**src/logic/pcrs_pkg.sv**
```systemverilog
// constants, commands and carriers shared by the counter and return stack
package pcrs_pkg;
   // ------------------------------------------------------------
   // sizes
   // ------------------------------------------------------------
   localparam int PCRS_PC_W    = 21;   // byte address width of the counter
   localparam int PCRS_PTR_W   = 5;    // stack pointer width
   localparam int PCRS_DEPTH   = 31;   // stack entries, index 1 to 31
   localparam int PCRS_ADDR_W  = 8;    // register bus address width
   // ------------------------------------------------------------
   // register byte offsets
   // ------------------------------------------------------------
   localparam logic [7:0] PCRS_OFS_COUNTER_LOW  = 8'h00;
   localparam logic [7:0] PCRS_OFS_HIGH_LATCH   = 8'h04;
   localparam logic [7:0] PCRS_OFS_UPPER_LATCH  = 8'h08;
   localparam logic [7:0] PCRS_OFS_STACK_PTR    = 8'h0c;
   localparam logic [7:0] PCRS_OFS_TOP_LOW      = 8'h10;
   localparam logic [7:0] PCRS_OFS_TOP_HIGH     = 8'h14;
   localparam logic [7:0] PCRS_OFS_TOP_UPPER    = 8'h18;
   localparam logic [7:0] PCRS_OFS_CONTROL      = 8'h1c;
   // ------------------------------------------------------------
   // field positions and reset values
   // ------------------------------------------------------------
   localparam int PCRS_FULL_BIT = 7;   // stack_full_flag
   localparam int PCRS_UNF_BIT  = 6;   // stack_underflow_flag
   localparam int PCRS_OVR_BIT  = 0;   // overflow_reset_enable in control
   localparam logic [7:0] PCRS_PTR_REG_RST = 8'h00;
   localparam logic [7:0] PCRS_CTL_RST     = 8'h01;
   localparam logic [7:0] PCRS_LATCH_RST   = 8'h00;
   localparam logic [7:0] PCRS_SHADOW_RST  = 8'h00;
   // ------------------------------------------------------------
   // counter values
   // ------------------------------------------------------------
   localparam logic [20:0] PCRS_VEC_RESET = 21'h000000;
   localparam logic [20:0] PCRS_VEC_HIGH  = 21'h000008;
   localparam logic [20:0] PCRS_VEC_LOW   = 21'h000018;
   localparam logic [20:0] PCRS_PC_STEP   = 21'h000002;
   localparam logic [4:0]  PCRS_PTR_EMPTY = 5'h00;
   localparam logic [4:0]  PCRS_PTR_LAST  = 5'h1f;
   localparam logic [4:0]  PCRS_PTR_FILL  = 5'h1e;  // pointer before 31st push
   // ------------------------------------------------------------
   // bus answers
   // ------------------------------------------------------------
   localparam logic [1:0] PCRS_RESP_OKAY   = 2'h0;
   localparam logic [1:0] PCRS_RESP_SLVERR = 2'h2;
   // ------------------------------------------------------------
   // sequencer commands and carriers
   // ------------------------------------------------------------
   typedef enum logic [6:0] {
      PCRS_CMD_STEP = 7'h01,  // sequential advance
      PCRS_CMD_JUMP = 7'h02,  // goto or branch
      PCRS_CMD_CALL = 7'h04,  // call or relative_call
      PCRS_CMD_RET  = 7'h08,  // return, return_with_literal, return_from_interrupt
      PCRS_CMD_IRQ  = 7'h10,  // interrupt acknowledge
      PCRS_CMD_PUSH = 7'h20,  // software push
      PCRS_CMD_POP  = 7'h40   // software pop
   } pcrs_cmd_t;
   typedef struct packed {
      pcrs_cmd_t   cmd;        // what the instruction does
      logic        fast;       // fast option on call or return
      logic        irq_high;   // high priority vector on acknowledge
      logic [20:0] target;     // absolute destination for jump or call
      logic [7:0]  status;     // live status register
      logic [7:0]  working_register;       // live working_register
      logic [7:0]  bank_select_register;        // live bank_select_register
   } pcrs_seq_req_t;
   typedef struct packed {
      logic [7:0] status;
      logic [7:0] working_register;
      logic [7:0] bank_select_register;
   } pcrs_shadow_t;
endpackage

```
**src/logic/pcrs_core.sv**
```systemverilog
// program counter, return stack, fast shadows and their register slave
//
// The AXI4-Lite interface to the registers and the register addresses were left to the implementer.
`timescale 1ns/1ps
module pcrs_core
   import pcrs_pkg::*;
(
   input  wire logic          mclk_in,            // core clock
   input  wire logic          srst_in,            // power-on reset
   input  wire logic          warm_rst_in,        // any other device reset
   input  wire logic          seq_valid_in,       // sequencer command strobe
   input  wire pcrs_seq_req_t seq_req_in,         // sequencer command
   output logic [20:0]        pc_out,             // next fetch address
   output logic               restore_valid_out,  // shadows being restored
   output pcrs_shadow_t       restore_out,        // restored values
   output logic               dev_reset_req_out,  // stack fault reset request
   input  wire logic [7:0]    awaddr_in,
   input  wire logic          awvalid_in,
   output logic               awready_out,
   input  wire logic [31:0]   wdata_in,
   input  wire logic [3:0]    wstrb_in,
   input  wire logic          wvalid_in,
   output logic               wready_out,
   output logic [1:0]         bresp_out,
   output logic               bvalid_out,
   input  wire logic          bready_in,
   input  wire logic [7:0]    araddr_in,
   input  wire logic          arvalid_in,
   output logic               arready_out,
   output logic [31:0]        rdata_out,
   output logic [1:0]         rresp_out,
   output logic               rvalid_out,
   input  wire logic          rready_in
);
   // ------------------------------------------------------------
   // register select
   // ------------------------------------------------------------
   function automatic logic [3:0] pcrs_sel(input logic [7:0] a);
      case (a)
         PCRS_OFS_COUNTER_LOW: pcrs_sel = 4'h0;
         PCRS_OFS_HIGH_LATCH:  pcrs_sel = 4'h1;
         PCRS_OFS_UPPER_LATCH: pcrs_sel = 4'h2;
         PCRS_OFS_STACK_PTR:   pcrs_sel = 4'h3;
         PCRS_OFS_TOP_LOW:     pcrs_sel = 4'h4;
         PCRS_OFS_TOP_HIGH:    pcrs_sel = 4'h5;
         PCRS_OFS_TOP_UPPER:   pcrs_sel = 4'h6;
         PCRS_OFS_CONTROL:     pcrs_sel = 4'h7;
         default:              pcrs_sel = 4'hf;  // unmapped
      endcase
   endfunction

   // ------------------------------------------------------------
   // state
   // ------------------------------------------------------------
   // state moves only on the rising clock
   logic [20:0]  pc;                            // program counter
   logic [7:0]   counter_high_latch;            // staged bits 15:8
   logic [4:0]   counter_upper_latch;           // staged bits 20:16
   logic [4:0]   stack_ptr;                     // return stack pointer
   logic         stack_full_flag;               // sticky full
   logic         stack_underflow_flag;          // sticky underflow
   logic         overflow_reset_enable;         // stack fault resets device
   logic [20:0]  stack_mem [1:PCRS_DEPTH];      // return storage
   pcrs_shadow_t shadow;                        // one-level fast stack
   logic         aw_hold;                       // write address captured
   logic         w_hold;                        // write data captured
   logic [7:0]   aw_addr;                       // captured address
   logic [7:0]   w_byte;                        // captured low byte
   logic         w_lane0;                       // low lane enabled

   // ------------------------------------------------------------
   // decode
   // ------------------------------------------------------------
   logic        wr_fire;      // register write takes effect
   logic        rd_fire;      // register read takes effect
   logic [3:0]  wr_sel;       // write target
   logic [3:0]  rd_sel;       // read target
   logic        wr_en;        // write with low lane
   logic        is_push;      // command pushes
   logic        is_pop;       // command pops
   logic        set_full;     // push at or past the 31st
   logic        set_unf;      // pop from empty
   logic        trip;         // stack fault reset
   logic        any_rst;      // power-on or warm reset in force
   logic [20:0] top;          // entry under pointer
   logic [20:0] push_val;     // value to store on push

   // software access waits for a cycle with no sequencer command,
   // so core updates and register writes never collide
   assign wr_fire = aw_hold & w_hold & ~bvalid_out & ~seq_valid_in;
   assign rd_fire = arvalid_in & arready_out;
   assign wr_sel  = pcrs_sel(aw_addr);
   assign rd_sel  = pcrs_sel(araddr_in);
   assign wr_en   = wr_fire & w_lane0;
   assign any_rst = srst_in | warm_rst_in;

   // command classes
   always_comb begin
      is_push = 1'b0;
      is_pop  = 1'b0;
      if (seq_valid_in) begin
         case (seq_req_in.cmd)
            PCRS_CMD_CALL, PCRS_CMD_IRQ, PCRS_CMD_PUSH: is_push = 1'b1;
            PCRS_CMD_RET, PCRS_CMD_POP:                 is_pop  = 1'b1;
            default: begin
               is_push = 1'b0;
               is_pop  = 1'b0;
            end
         endcase
      end
   end

   // faults judge the pointer before this edge
   // pointer zero has no storage and reads as zero
   assign top      = (stack_ptr == PCRS_PTR_EMPTY) ? 21'h000000 : stack_mem[stack_ptr];
   assign set_full = is_push & (stack_ptr >= PCRS_PTR_FILL) & ~warm_rst_in;
   assign set_unf  = is_pop & (stack_ptr == PCRS_PTR_EMPTY) & ~warm_rst_in;
   assign trip     = overflow_reset_enable & (set_full | set_unf);
   // the 31st push under the reset option stores the step-ahead address
   assign push_val = (overflow_reset_enable && stack_ptr == PCRS_PTR_FILL) ?
                     21'(pc + PCRS_PC_STEP) : pc;

   // ------------------------------------------------------------
   // program counter
   // ------------------------------------------------------------
   // resets and faults beat commands and writes
   always_ff @(posedge mclk_in) begin
      if (any_rst || trip) begin
         pc <= PCRS_VEC_RESET;
      end else if (seq_valid_in) begin
         case (seq_req_in.cmd)
            PCRS_CMD_STEP: pc <= 21'(pc + PCRS_PC_STEP);
            // direct load, latches not involved
            PCRS_CMD_JUMP, PCRS_CMD_CALL: pc <= {seq_req_in.target[20:1], 1'b0};
            PCRS_CMD_IRQ: pc <= seq_req_in.irq_high ? PCRS_VEC_HIGH : PCRS_VEC_LOW;
            // empty pop yields zero via top
            PCRS_CMD_RET: pc <= {top[20:1], 1'b0};
            default: pc <= pc;  // software push and pop keep flow
         endcase
      end else if (wr_en && wr_sel == 4'h0) begin
         pc <= {counter_upper_latch, counter_high_latch, w_byte[7:1], 1'b0};
      end
   end
   assign pc_out = pc;

   // ------------------------------------------------------------
   // high and upper latches
   // ------------------------------------------------------------
   // calls and returns never touch these
   // a bus write beats a counter-low read
   always_ff @(posedge mclk_in) begin
      if (any_rst) begin
         counter_high_latch  <= PCRS_LATCH_RST;
         counter_upper_latch <= PCRS_LATCH_RST[4:0];
      end else if (wr_en && wr_sel == 4'h1) begin
         counter_high_latch <= w_byte;
      end else if (wr_en && wr_sel == 4'h2) begin
         counter_upper_latch <= w_byte[4:0];
      end else if (rd_fire && rd_sel == 4'h0) begin
         counter_high_latch  <= pc[15:8];
         counter_upper_latch <= pc[20:16];
      end
   end

   // ------------------------------------------------------------
   // stack pointer
   // ------------------------------------------------------------
   always_ff @(posedge mclk_in) begin
      if (any_rst || trip) begin
         stack_ptr <= PCRS_PTR_EMPTY;
      end else if (is_push) begin
         // held at 31 once full, extra pushes are dropped
         if (stack_ptr != PCRS_PTR_LAST)
            stack_ptr <= 5'(stack_ptr + 5'h01);
      end else if (is_pop) begin
         // stays at zero on underflow
         if (stack_ptr != PCRS_PTR_EMPTY)
            stack_ptr <= 5'(stack_ptr - 5'h01);
      // bus writes land only in idle cycles
      end else if (wr_en && wr_sel == 4'h3) begin
         stack_ptr <= w_byte[4:0];
      end
   end

   // ------------------------------------------------------------
   // sticky flags, cleared by software or power-on only
   // ------------------------------------------------------------
   always_ff @(posedge mclk_in) begin
      if (srst_in) begin
         stack_full_flag      <= PCRS_PTR_REG_RST[PCRS_FULL_BIT];
         stack_underflow_flag <= PCRS_PTR_REG_RST[PCRS_UNF_BIT];
      end else begin
         // warm resets leave both flags set
         // a set in the clearing cycle wins; writing one has no effect
         stack_full_flag <= set_full |
            (stack_full_flag & ~(wr_en && wr_sel == 4'h3 && !w_byte[PCRS_FULL_BIT]));
         stack_underflow_flag <= set_unf |
            (stack_underflow_flag & ~(wr_en && wr_sel == 4'h3 && !w_byte[PCRS_UNF_BIT]));
      end
   end

   // ------------------------------------------------------------
   // return storage
   // ------------------------------------------------------------
   always_ff @(posedge mclk_in) begin
      // no reset on the array itself
      if (!any_rst) begin
         if (is_push && stack_ptr != PCRS_PTR_LAST) begin
            // new entry is one above the current pointer
            stack_mem[5'(stack_ptr + 5'h01)] <= push_val;
         end else if (wr_en && stack_ptr != PCRS_PTR_EMPTY) begin
            // top registers patch the pointed entry bytewise
            case (wr_sel)
               4'h4:    stack_mem[stack_ptr][7:0]   <= w_byte;
               4'h5:    stack_mem[stack_ptr][15:8]  <= w_byte;
               4'h6:    stack_mem[stack_ptr][20:16] <= w_byte[4:0];
               default: ;
            endcase
         end
      end
   end

   // ------------------------------------------------------------
   // overflow reset option and fault reset request
   // ------------------------------------------------------------
   always_ff @(posedge mclk_in) begin
      // warm resets keep the option
      if (srst_in)
         overflow_reset_enable <= PCRS_CTL_RST[PCRS_OVR_BIT];
      else if (wr_en && wr_sel == 4'h7)
         overflow_reset_enable <= w_byte[PCRS_OVR_BIT];
   end

   // one-cycle pulse after a fault with the option on
   always_ff @(posedge mclk_in) begin
      if (any_rst)
         dev_reset_req_out <= 1'b0;
      else
         dev_reset_req_out <= trip;
   end

   // ------------------------------------------------------------
   // fast shadow stack
   // ------------------------------------------------------------
   always_ff @(posedge mclk_in) begin
      if (srst_in) begin
         shadow <= {PCRS_SHADOW_RST, PCRS_SHADOW_RST, PCRS_SHADOW_RST};
      end else if (seq_valid_in && (seq_req_in.cmd == PCRS_CMD_IRQ ||
                   (seq_req_in.cmd == PCRS_CMD_CALL && seq_req_in.fast))) begin
         // one level: later capture overwrites
         shadow.status <= seq_req_in.status;
         shadow.working_register   <= seq_req_in.working_register;
         shadow.bank_select_register    <= seq_req_in.bank_select_register;
      end
   end

   // restore strobe with the saved values
   always_ff @(posedge mclk_in) begin
      if (any_rst) begin
         restore_valid_out <= 1'b0;
         restore_out       <= {PCRS_SHADOW_RST, PCRS_SHADOW_RST, PCRS_SHADOW_RST};
      end else begin
         restore_valid_out <= seq_valid_in && seq_req_in.cmd == PCRS_CMD_RET
                              && seq_req_in.fast;
         restore_out       <= shadow;
      end
   end

   // ------------------------------------------------------------
   // register bus, write side
   // ------------------------------------------------------------
   // each half refused while its copy waits
   assign awready_out = ~aw_hold;
   assign wready_out  = ~w_hold;

   // address and data may arrive in either order
   always_ff @(posedge mclk_in) begin
      if (srst_in) begin
         aw_hold <= 1'b0;
         aw_addr <= 8'h00;
      end else if (awvalid_in && !aw_hold) begin
         aw_hold <= 1'b1;
         aw_addr <= awaddr_in;
      end else if (wr_fire) begin
         aw_hold <= 1'b0;
      end
   end

   always_ff @(posedge mclk_in) begin
      if (srst_in) begin
         w_hold  <= 1'b0;
         w_byte  <= 8'h00;
         w_lane0 <= 1'b0;
      end else if (wvalid_in && !w_hold) begin
         w_hold  <= 1'b1;
         w_byte  <= wdata_in[7:0];
         w_lane0 <= wstrb_in[0];
      end else if (wr_fire) begin
         w_hold <= 1'b0;
      end
   end

   // response after the write, error for unmapped
   // response stands until bready is high
   always_ff @(posedge mclk_in) begin
      if (srst_in) begin
         bvalid_out <= 1'b0;
         bresp_out  <= PCRS_RESP_OKAY;
      end else if (wr_fire) begin
         bvalid_out <= 1'b1;
         bresp_out  <= (wr_sel == 4'hf) ? PCRS_RESP_SLVERR : PCRS_RESP_OKAY;
      end else if (bready_in) begin
         bvalid_out <= 1'b0;
      end
   end

   // ------------------------------------------------------------
   // register bus, read side
   // ------------------------------------------------------------
   // no read while a command moves the pointer
   assign arready_out = ~rvalid_out & ~seq_valid_in;

   always_ff @(posedge mclk_in) begin
      if (srst_in) begin
         rvalid_out <= 1'b0;
         rresp_out  <= PCRS_RESP_OKAY;
         rdata_out  <= 32'h00000000;
      end else if (rd_fire) begin
         // payload stands until rready
         rvalid_out <= 1'b1;
         rresp_out  <= (rd_sel == 4'hf) ? PCRS_RESP_SLVERR : PCRS_RESP_OKAY;
         case (rd_sel)
            4'h0:    rdata_out <= {24'h000000, pc[7:0]};
            4'h1:    rdata_out <= {24'h000000, counter_high_latch};
            4'h2:    rdata_out <= {27'h0000000, counter_upper_latch};
            4'h3:    rdata_out <= {24'h000000, stack_full_flag, stack_underflow_flag,
                                   1'b0, stack_ptr};
            4'h4:    rdata_out <= {24'h000000, top[7:0]};
            4'h5:    rdata_out <= {24'h000000, top[15:8]};
            4'h6:    rdata_out <= {27'h0000000, top[20:16]};
            4'h7:    rdata_out <= {31'h00000000, overflow_reset_enable};
            default: rdata_out <= 32'h00000000;
         endcase
      end else if (rready_in) begin
         rvalid_out <= 1'b0;
      end
   end
endmodule

```
**config.mk**
```make
export PLATFORM = sky130hd
export DESIGN_NAME = pcrs_core
export DESIGN_NICKNAME = d
export VERILOG_FILES = /design/src/logic/pcrs_pkg.sv /design/src/logic/pcrs_core.sv
export SDC_FILE = /design/constraint.sdc
export NUM_CORES = 1
export LEC_CHECK = 0
export ABC_AREA = 1
export BUFFER_PORTS_ARGS = -buffer_cell sky130_fd_sc_hd__buf_2
export CORE_ASPECT_RATIO = 1.2
export CORE_UTILIZATION = 31
export CTS_BUF_LIST = sky130_fd_sc_hd__clkbuf_4 sky130_fd_sc_hd__clkbuf_8
export DETAILED_ROUTE_END_ITERATION = 10
export PLACE_DENSITY_LB_ADDON = 0.1
export SLEW_MARGIN = 40
export SYNTH_ARGS = -nofsm -noshare
export SYNTH_HDL_FRONTEND = slang
export SYNTH_SLANG_ARGS = --single-unit
export TNS_END_PERCENT = 1
```
**constraint.sdc**
```tcl
create_clock -name mclk_in -period 4.75 [get_ports mclk_in]
set_input_delay 0.7125 -clock mclk_in [delete_from_list [all_inputs] [get_ports mclk_in]]
set_output_delay 0.7125 -clock mclk_in [all_outputs]
set_load 0.02 [all_outputs]
```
▬▬▬▬▬▬
Task directions — Each line above that contains the string "bits" should be identified and copied.

Result of the exercise —
   logic [7:0]   counter_high_latch;            // staged bits 15:8
   logic [4:0]   counter_upper_latch;           // staged bits 20:16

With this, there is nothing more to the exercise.